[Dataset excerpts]
________________________________________

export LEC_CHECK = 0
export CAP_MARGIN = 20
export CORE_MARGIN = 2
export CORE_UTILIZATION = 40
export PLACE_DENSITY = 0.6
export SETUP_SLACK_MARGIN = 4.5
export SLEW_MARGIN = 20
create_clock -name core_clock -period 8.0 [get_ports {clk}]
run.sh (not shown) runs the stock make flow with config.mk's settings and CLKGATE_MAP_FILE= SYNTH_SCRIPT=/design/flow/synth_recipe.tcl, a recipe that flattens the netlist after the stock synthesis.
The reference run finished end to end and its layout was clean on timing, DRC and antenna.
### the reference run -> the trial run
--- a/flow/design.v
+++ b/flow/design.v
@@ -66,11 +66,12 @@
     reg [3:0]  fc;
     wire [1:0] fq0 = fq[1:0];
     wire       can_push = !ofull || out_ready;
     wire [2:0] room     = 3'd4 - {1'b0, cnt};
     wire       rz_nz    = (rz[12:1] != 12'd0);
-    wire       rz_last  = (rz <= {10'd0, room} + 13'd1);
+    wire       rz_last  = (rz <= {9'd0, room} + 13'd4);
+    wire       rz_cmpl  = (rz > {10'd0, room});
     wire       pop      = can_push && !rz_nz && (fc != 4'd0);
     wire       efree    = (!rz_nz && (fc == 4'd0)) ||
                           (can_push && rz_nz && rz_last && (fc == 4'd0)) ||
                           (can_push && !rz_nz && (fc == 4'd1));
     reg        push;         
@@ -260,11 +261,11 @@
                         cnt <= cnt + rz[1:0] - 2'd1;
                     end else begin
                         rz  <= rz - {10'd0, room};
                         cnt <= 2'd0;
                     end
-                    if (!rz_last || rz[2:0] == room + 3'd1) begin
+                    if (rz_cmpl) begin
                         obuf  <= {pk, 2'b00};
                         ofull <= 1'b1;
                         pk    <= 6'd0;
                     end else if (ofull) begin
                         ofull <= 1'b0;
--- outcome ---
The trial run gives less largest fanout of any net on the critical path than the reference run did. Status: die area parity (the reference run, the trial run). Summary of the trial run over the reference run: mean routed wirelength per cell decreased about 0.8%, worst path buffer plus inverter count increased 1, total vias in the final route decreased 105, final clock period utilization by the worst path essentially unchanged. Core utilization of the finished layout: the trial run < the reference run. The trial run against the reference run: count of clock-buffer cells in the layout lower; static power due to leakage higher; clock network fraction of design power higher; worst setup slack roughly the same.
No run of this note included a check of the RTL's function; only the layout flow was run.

________________________________________

About this task - Please give an exact copy of the lines above, beginning with the line containing "cnt <= 2'd0;" and running through the line containing "end else if", and of no other lines.

Reply to the exercise -
                         cnt <= 2'd0;
                     end
-                    if (!rz_last || rz[2:0] == room + 3'd1) begin
+                    if (rz_cmpl) begin
                         obuf  <= {pk, 2'b00};
                         ofull <= 1'b1;
                         pk    <= 6'd0;
                     end else if (ofull) begin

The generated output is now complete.